• _WHAT THE TASK ASKS_: Look below for the line containing "trk_first <= trk_first_next;". Reproduce it and every line after it exactly, and nothing more.

• _SUPPLIED MATERIAL_:
Background: an optimization exercise with open tools, aiming at small area, a short achievable clock period and few clock cycles. Do not read the settings as production practice. The RTL was checked by simulation tests, not by an equivalence proof against the original design. Power figures rest on the tool's default switching activity, not on a simulated workload.

[flow/config.mk]
export PLATFORM = sky130hd
export DESIGN_NAME = rotor_byte_cipher
export DESIGN_NICKNAME = rotor_byte_cipher
export VERILOG_FILES = /design/flow/design.v
export SDC_FILE = /design/flow/constraint.sdc
export NUM_CORES = 4
export LEC_CHECK = 0
export CAP_MARGIN = 20
export CORE_MARGIN = 2
export CORE_UTILIZATION = 40
export PLACE_DENSITY = 0.6
export SLEW_MARGIN = 20
[flow/constraint.sdc]
create_clock -name core_clock -period 6.0 [get_ports {clk}]
set_input_delay 1.2000 -clock core_clock [delete_from_list [all_inputs] [get_ports {clk}]]
set_output_delay 1.2000 -clock core_clock [all_outputs]
set_load 0.01 [all_outputs]
[flow/design.v]
module rbc_swap_mem (
  input  logic       clk,
  input  logic       rst,
  input  logic       wr_en,
  input  logic [4:0] wr_addr,
  input  logic [4:0] wr_data,
  input  logic       rd_en,
  input  logic [4:0] rd_addr,
  output logic [4:0] rd_data
);
  localparam int KEY_N = 32;
  logic [4:0]       mem [KEY_N];
  logic [KEY_N-1:0] written;
  logic [4:0]       q;
  logic [4:0]       q_addr;
  logic             q_valid;
  always_ff @(posedge clk) begin
    if (wr_en) begin
      mem[wr_addr] <= wr_data;
    end
    if (rd_en) begin
      q      <= mem[rd_addr];
      q_addr <= rd_addr;
    end
  end
  always_ff @(posedge clk) begin
    if (rst) begin
      written <= '0;
      q_valid <= 1'b0;
    end else begin
      if (wr_en) begin
        written[wr_addr] <= 1'b1;
      end
      if (rd_en) begin
        q_valid <= written[rd_addr];
      end
    end
  end
  assign rd_data = q_valid ? q : q_addr;
endmodule
module rotor_byte_cipher (
  input  logic        clk,
  input  logic        rst,
  input  logic        cfg_we,
  input  logic [1:0]  cfg_index,
  input  logic [59:0] cfg_data,
  input  logic        byte_valid,
  output logic        byte_ready,
  input  logic        restart,
  input  logic [7:0]  data_in,
  output logic        code_valid,
  input  logic        code_ready,
  output logic [7:0]  data_out
);
  localparam int KEY_N   = 32;
  localparam int ENTRY_W = 5;
  localparam int TYPE_W  = 3;
  localparam int PART2_W = 40;
  localparam logic [4:0] LAST_ENTRY = 5'd31;
  localparam logic [4:0] ENTRY_MAX  = 5'd31;
  localparam logic [2:0] TYPE_MAX   = 3'd7;
  localparam logic [1:0] REG_KEY0 = 2'd0;
  localparam logic [1:0] REG_KEY1 = 2'd1;
  localparam logic [1:0] REG_KEY2 = 2'd2;
  localparam logic [2:0] ST_IDLE  = 3'd0;
  localparam logic [2:0] ST_SWEEP = 3'd1;
  localparam logic [2:0] ST_LOOK1 = 3'd2;
  localparam logic [2:0] ST_LOOK2 = 3'd3;
  localparam logic [2:0] ST_LOOK3 = 3'd4;
  logic [59:0]            key_part0;
  logic [59:0]            key_part1;
  logic [PART2_W-1:0]     key_part2;
  logic [KEY_N*ENTRY_W-1:0] keys;
  logic [2:0]             state, state_next;
  logic [4:0]             cnt;
  logic [7:0]             x_q;
  logic [2:0]             trk_found, trk_found_next;
  logic [2:0]             trk_done, trk_done_next;
  logic [2:0][4:0]        trk_first, trk_first_next;
  logic [2:0][2:0]        trk_gap, trk_gap_next;
  logic [2:0][4:0]        vctr, vctr_next;
  logic [2:0][2:0]        tctr, tctr_next;
  logic [4:0]             vidx;
  logic [2:0]             tidx;
  logic [4:0]             sweep_entry;
  logic [4:0]             sweep_partner;
  logic [4:0]             key_at_vidx;
  logic                   mem_wr_en;
  logic [4:0]             mem_wr_addr;
  logic [4:0]             mem_wr_data;
  logic                   mem_rd_en;
  logic [4:0]             mem_rd_addr;
  logic [4:0]             rd_data;
  logic                   fire;
  always_ff @(posedge clk) begin
    if (rst) begin
      key_part0 <= '0;
      key_part1 <= '0;
      key_part2 <= '0;
    end else if (cfg_we) begin
      case (cfg_index)
        REG_KEY0: key_part0 <= cfg_data;
        REG_KEY1: key_part1 <= cfg_data;
        REG_KEY2: key_part2 <= cfg_data[PART2_W-1:0];
        default: begin
        end
      endcase
    end
  end
  assign keys = {key_part2, key_part1, key_part0};
  assign vidx = vctr[0] + vctr[1] + vctr[2];
  assign tidx = tctr[0] + tctr[1] + tctr[2];
  assign sweep_entry   = keys[cnt*ENTRY_W +: ENTRY_W];
  assign sweep_partner = keys[(LAST_ENTRY - cnt)*ENTRY_W +: ENTRY_W];
  assign key_at_vidx   = keys[vidx*ENTRY_W +: ENTRY_W];
  always_comb begin
    state_next = state;
    case (state)
      ST_IDLE: begin
        if (byte_valid) begin
          state_next = restart ? ST_SWEEP : ST_LOOK2;
        end
      end
      ST_SWEEP: begin
        if (cnt == LAST_ENTRY) begin
          state_next = ST_LOOK1;
        end
      end
      ST_LOOK1: state_next = ST_LOOK2;
      ST_LOOK2: state_next = ST_LOOK3;
      ST_LOOK3: begin
        if (!code_valid || code_ready) begin
          state_next = ST_IDLE;
        end
      end
      default: state_next = ST_IDLE;
    endcase
  end
  always_comb begin
    byte_ready  = 1'b0;
    fire        = 1'b0;
    mem_rd_en   = 1'b0;
    mem_rd_addr = data_in[ENTRY_W-1:0];
    mem_wr_en   = 1'b0;
    mem_wr_addr = sweep_entry;
    mem_wr_data = sweep_partner;
    case (state)
      ST_IDLE: begin
        byte_ready = 1'b1;
        mem_rd_en  = byte_valid && !restart;
      end
      ST_SWEEP: begin
        mem_wr_en = 1'b1;
      end
      ST_LOOK1: begin
        mem_rd_en   = 1'b1;
        mem_rd_addr = x_q[ENTRY_W-1:0];
      end
      ST_LOOK2: begin
        mem_rd_en   = 1'b1;
        mem_rd_addr = rd_data + key_at_vidx;
      end
      ST_LOOK3: begin
        fire = !code_valid || code_ready;
      end
      default: begin
      end
    endcase
  end
  always_comb begin
    trk_found_next = trk_found;
    trk_done_next  = trk_done;
    trk_first_next = trk_first;
    trk_gap_next   = trk_gap;
    for (int k = 0; k < 3; k++) begin
      if (sweep_entry == 5'(k) || sweep_entry == 5'(31 - k)) begin
        if (!trk_found[k]) begin
          trk_found_next[k] = 1'b1;
          trk_first_next[k] = cnt;
        end else if (!trk_done[k]) begin
          trk_done_next[k] = 1'b1;
          trk_gap_next[k]  = 3'(cnt - trk_first[k]);
        end
      end
    end
  end
  always_comb begin
    vctr_next[0] = vctr[0] + 5'd1;
    vctr_next[1] = vctr[1];
    vctr_next[2] = vctr[2];
    if (vctr[0] == ENTRY_MAX) begin
      vctr_next[1] = vctr[1] + 5'd1;
      if (vctr[1] == ENTRY_MAX) begin
        vctr_next[2] = vctr[2] + 5'd1;
      end
    end
    tctr_next[0] = tctr[0] + 3'd1;
    tctr_next[1] = tctr[1];
    tctr_next[2] = tctr[2];
    if (tctr[0] == TYPE_MAX) begin
      tctr_next[1] = tctr[1] + 3'd1;
      if (tctr[1] == TYPE_MAX) begin
        tctr_next[2] = tctr[2] + 3'd1;
      end
    end
  end
  always_ff @(posedge clk) begin
    if (rst) begin
      state      <= ST_IDLE;
      cnt        <= '0;
      code_valid <= 1'b0;
      trk_found  <= '0;
      trk_done   <= '0;
      trk_first  <= '0;
      trk_gap    <= '0;
      vctr       <= '0;
      tctr       <= '0;
    end else begin
      state <= state_next;
      if (byte_valid && byte_ready) begin
        x_q       <= data_in;
        cnt       <= '0;
        trk_found <= '0;
        trk_done  <= '0;
        trk_first <= '0;
        trk_gap   <= '0;
      end
      if (state == ST_SWEEP) begin
        cnt       <= cnt + 5'd1;
        trk_found <= trk_found_next;
        trk_done  <= trk_done_next;
        trk_first <= trk_first_next;
        trk_gap   <= trk_gap_next;
        if (cnt == LAST_ENTRY) begin
          vctr <= '0;
          tctr <= trk_gap_next;
        end
      end
      if (fire) begin
        code_valid <= 1'b1;
        data_out   <= {3'(tidx + x_q[7:5]), rd_data};
        vctr       <= vctr_next;
        tctr       <= tctr_next;
      end else if (code_valid && code_ready) begin
        code_valid <= 1'b0;
      end
    end
  end
  rbc_swap_mem u_swap_mem (
    .clk     (clk),
    .rst     (rst),
    .wr_en   (mem_wr_en),
    .wr_addr (mem_wr_addr),
    .wr_data (mem_wr_data),
    .rd_en   (mem_rd_en),
    .rd_addr (mem_rd_addr),
    .rd_data (rd_data)
  );
endmodule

• _RESULT OF THIS TASK_:
        trk_first <= trk_first_next;
        trk_gap   <= trk_gap_next;
        if (cnt == LAST_ENTRY) begin
          vctr <= '0;
          tctr <= trk_gap_next;
        end
      end
      if (fire) begin
        code_valid <= 1'b1;
        data_out   <= {3'(tidx + x_q[7:5]), rd_data};
        vctr       <= vctr_next;
        tctr       <= tctr_next;
      end else if (code_valid && code_ready) begin
        code_valid <= 1'b0;
      end
    end
  end
  rbc_swap_mem u_swap_mem (
    .clk     (clk),
    .rst     (rst),
    .wr_en   (mem_wr_en),
    .wr_addr (mem_wr_addr),
    .wr_data (mem_wr_data),
    .rd_en   (mem_rd_en),
    .rd_addr (mem_rd_addr),
    .rd_data (rd_data)
  );
endmodule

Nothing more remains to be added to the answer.